その人物とは「平田篤胤(ひらたあつたね)」。江戸時代後期に秋田県に生まれた篤胤は、20歳には国元を飛び出し、江戸へと向かいます。無一文で上京したは、5年ほど様々な仕事に就きながら勉学を重ねるという、現代でいうところの苦学生でした。

しかしながら、その勤勉な態度が認められたのか、兵学者であった武士の養子となることになり、その紹介によって武家の娘と結婚することになり、25歳を過ぎてからようやく安定した生活を手に入れました。

ちょうどその頃、国学者として有名な本居宣長の存在を知り、その著作から強烈な影響を受けます。しかしながら、すでに彼は亡くなっていたために夢の中で本居宣長に出会い、そして弟子になることを許されたという主張をし、「没後門人」を名乗ります。

このような夢の中で師匠に出会い、そこで得たメッセージを元に弟子になるというのは、古神道や神仙道ではよく聞く話ですが、その元になったのは平田篤胤といえるでしょう。そもそも、現代に伝わっている古神道の概念はほとんどが篤胤によるものなのです。

本居宣長の影響を受けた篤胤は、ある程度生活が安定したこともあって、ものすごい勢いで研究をはじめます。特に彼が重視していたのは死後の世界だといわれています。古今東西の死後の世界を研究し、日本における死後の世界を「幽世」と定義し、それをすべるのが大国主命であると考えたのです。

勉強家であった篤胤は筆も速かったようで、150冊以上の著作を残しています。中には生活が苦しく出版できなかったものもあるということですので、彼がどれだけバイタリティと知識欲に溢れていたかがわかります。

当初は本居宣長の影響が強かったのですが、天狗に攫われて現世に戻ってきたとして有名になった天狗小僧寅吉に出会ったことで、よりその著作は神秘的なものになっていきます。

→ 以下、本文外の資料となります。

Source: an optimization exercise on an open RTL-to-GDS flow (aim: small area, a short achievable clock period and few clock cycles). Production flows keep margins and buffers that such runs may drop. In this exercise RTL edits were held to simulation tests only and were not proved equivalent to the original.

before:
// conv_mac_engine
module conv_mac_engine
#(
  parameter int DATA_W = 23,
  parameter int KSIZE  = 3,
  parameter int CH     = 2,
  parameter int WDEPTH = 16,
  parameter int ACC_W  = conv_pkg::acc_w(DATA_W, WDEPTH)
) (
  input  logic                       clk,
  input  logic                       rst_n,
  input  logic                       cfg_we,
  input  logic [$clog2(CH)-1:0]      cfg_ch,
  input  logic [$clog2(WDEPTH)-1:0]  cfg_addr,
  input  logic [DATA_W-1:0]          cfg_wdata,
  input  logic                       mode,
  input  logic [$clog2(WDEPTH):0]    len,
  input  logic                       start,
  input  logic                       in_valid,
  output logic                       in_ready,
  input  logic [DATA_W-1:0]          in_data,
  output logic                       out_valid,
  input  logic                       out_ready,
  output logic [CH*ACC_W-1:0]        out_data,
  output logic                       busy,
  output logic                       err
);
  localparam int AW = $clog2(WDEPTH);
  localparam int NK = KSIZE * KSIZE;
  logic          busy_q, rdy_q, ov_q, err_q;
  logic          p1_q, p2_q;
  logic [AW-1:0] tap_q, nm1_q;
  logic [WDEPTH-1:0] toh_q;
  logic          hs, last, start_ok, len_bad;
  assign busy      = busy_q;
  assign in_ready  = rdy_q;
  assign out_valid = ov_q;
  assign err       = err_q;
  assign hs       = in_valid && rdy_q;
  assign last     = hs && (tap_q == nm1_q);
  ...
==> flow/config.mk <==
export PLATFORM = sky130hd
export DESIGN_NAME = conv_mac_engine
export DESIGN_NICKNAME = conv_mac_engine
export VERILOG_FILES = /design/flow/design.v
export SDC_FILE = /design/flow/constraint.sdc
export NUM_CORES = 4
export LEC_CHECK = 0
export CAP_MARGIN = 20
export CORE_MARGIN = 2
export CORE_UTILIZATION = 50
export CTS_BUF_LIST = sky130_fd_sc_hd__clkbuf_8
export CTS_CLUSTER_DIAMETER = 60
export CTS_CLUSTER_SIZE = 12
export SLEW_MARGIN = 20
==> flow/constraint.sdc <==
create_clock -name core_clock -period 10.0 [get_ports {clk}]
set_input_delay 2.0000 -clock core_clock [delete_from_list [all_inputs] [get_ports {clk}]]
set_output_delay 2.0000 -clock core_clock [all_outputs]
set_load 0.01 [all_outputs]
standard.sh (not shown) runs the stock make flow with config.mk's settings and CLKGATE_MAP_FILE= SYNTH_SCRIPT=/design/flow/synth_recipe.tcl, a recipe that flattens the netlist after the stock synthesis.
==> flow/flow/run.sh <==
#!/bin/bash
set -euo pipefail
ports="BUFFER_PORTS_ARGS=-buffer_cell sky130_fd_sc_hd__buf_4"
bash standard.sh SETUP_SLACK_MARGIN=6.6 "$ports" cts > standard_cts.log 2>&1
bash standard.sh SETUP_SLACK_MARGIN=6.2 "$ports" finish > standard_finish.log 2>&1
Testbench counts of before, summed over its fixed seeds: cycles 20,142.
The inputs of after differ from those of before as listed below.
==> flow/flow/run.sh <==
#!/bin/bash
set -euo pipefail
ports="BUFFER_PORTS_ARGS=-buffer_cell sky130_fd_sc_hd__buf_4"
bash standard.sh SETUP_SLACK_MARGIN=6.5 "$ports" cts > standard_cts.log 2>&1
bash standard.sh SETUP_SLACK_MARGIN=6.55 "$ports" finish > standard_finish.log 2>&1
Notes after the runs:
Diff before..after | number of enable-type register cells in the synthesized netlist | unchanged
| estimated wirelength of the detail-placed design | after vs before | better |
after has worst setup slack after layout above what before had.
Compared before against after; area growth from synthesis to final layout within noise.
Re part of the Yosys area used for sequential elements: no difference whatsoever between after and before.
Design area of before is on par with after.

========
Another version of the RTL of conv_mac_engine (not shown whole).
For scale: roughly 7000 cells after synthesis, about 1200 flip-flops, ~170 I/O pins.
Settings: LEC_CHECK=0, CAP_MARGIN=20, CORE_MARGIN=2, CORE_UTILIZATION=50, CTS_BUF_LIST=sky130_fd_sc_hd__clkbuf_8, SLEW_MARGIN=20; clock period 10.0 ns.
==> flow/flow/run.sh <==
#!/bin/bash
set -euo pipefail
bash standard.sh SETUP_SLACK_MARGIN=6.4 cts > standard_cts.log 2>&1
bash standard.sh SETUP_SLACK_MARGIN=5.5 finish > standard_finish.log 2>&1
The first run produced a clean layout.
Testbench counts at the start, summed over its fixed seeds: cycles 20,142.
Next try:
==> flow/run.sh (new file) <==
#!/bin/bash
# synth_recipe.tcl (not shown) runs the flow's synth.tcl, then flattens the netlist and writes it again
# the make line also repeats each setting of config.mk as NAME=value (left out here)
make -C /OpenROAD-flow-scripts/flow DESIGN_CONFIG=/design/flow/config.mk WORK_HOME=/design/flow/orfs CLKGATE_MAP_FILE= SYNTH_SCRIPT=/design/flow/synth_recipe.tcl finish
--- a/flow/config.mk
+++ b/flow/config.mk
@@ -8,5 +8,5 @@
 export CAP_MARGIN = 20
 export CORE_MARGIN = 2
-export CORE_UTILIZATION = 50
-export CTS_BUF_LIST = sky130_fd_sc_hd__clkbuf_8
+export CORE_UTILIZATION = 55
+export SETUP_SLACK_MARGIN = 5
 export SLEW_MARGIN = 20
removed: flow/flow/run.sh
removed: flow/standard.sh
What happened: The new run finished clean; register-to-register slack loses 430 ps; count of clock-buffer cells in the layout fell by 46; worst setup slack loses 1100 ps; die area fell by 9.0%; first-iteration DRC count fell by 3.5%.

[separate check: timing with driven ports]
The flow's constraints put no driver on any port. The routed layouts listed below were extracted and timed again, unchanged, in two steps. Step 1, drivers: a clkbuf_16 drives clk and a buf_2 each remaining input, both assumed. Step 2 also shifts input and output timing later by t, the mid clock arrival at the registers, as if the neighbouring blocks saw the same clock. Slacks: ideal ports / drivers / drivers and shift; pairs: ideal ports / drivers.
run	shift t [ns]	setup slack, ns	hold WS [ns]	clock arrival spread, ns	worst data-port slew with drivers (ns)
before	0.936	6.465 / 6.439 / 5.615	0.445 / 0.445 / 0.445	0.073 / 0.073	0.16
after	0.957	6.474 / 6.395 / 5.593	0.356 / 0.356 / 0.356	0.081 / 0.081	0.14
the first run of note 2	1.010	6.225 / 6.275 / 5.264	0.401 / 0.401 / 0.401	0.100 / 0.101	0.24
the second run of note 2	0.869	5.084 / 5.145 / 4.276	0.360 / 0.360 / 0.360	0.033 / 0.033	0.24
After both steps setup and hold are still met in every run listed. For the first run of note 2, which loses most, drivers alone change the setup slack by +0.050 ns; drivers and shift together by -0.961 ns.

仙人の研究をはじめたり、道教や易学、さらには神代文字や漢字の起源なども研究していたそうです。

スピリチュアルな世界や、古神道では、天之御中主神が創造神であるという説がありますが、これは平田篤胤がキリスト教の知識を持っていたために、そこに含まれた万物の創造神という発想を神道にあてはめた結果導き出されたものなのです。

平田篤胤が提唱したこのような思想は、「復古神道」として、多くの人に影響を与え、明治時代には平田派と呼ばれる流派が非常に高い人気を得ていたのですが、国家神道が成立するにしたがって、その影響力はどんどんと低下してしまいました。

戦後になってスピリチュアルな分野が注目されるようになるようになったことで、平田篤胤の復古神道は再度脚光を浴びるようになり、現代でもその思想は生き続けていることからも、篤胤がスピリチュアルな偉人であることがわかるでしょう。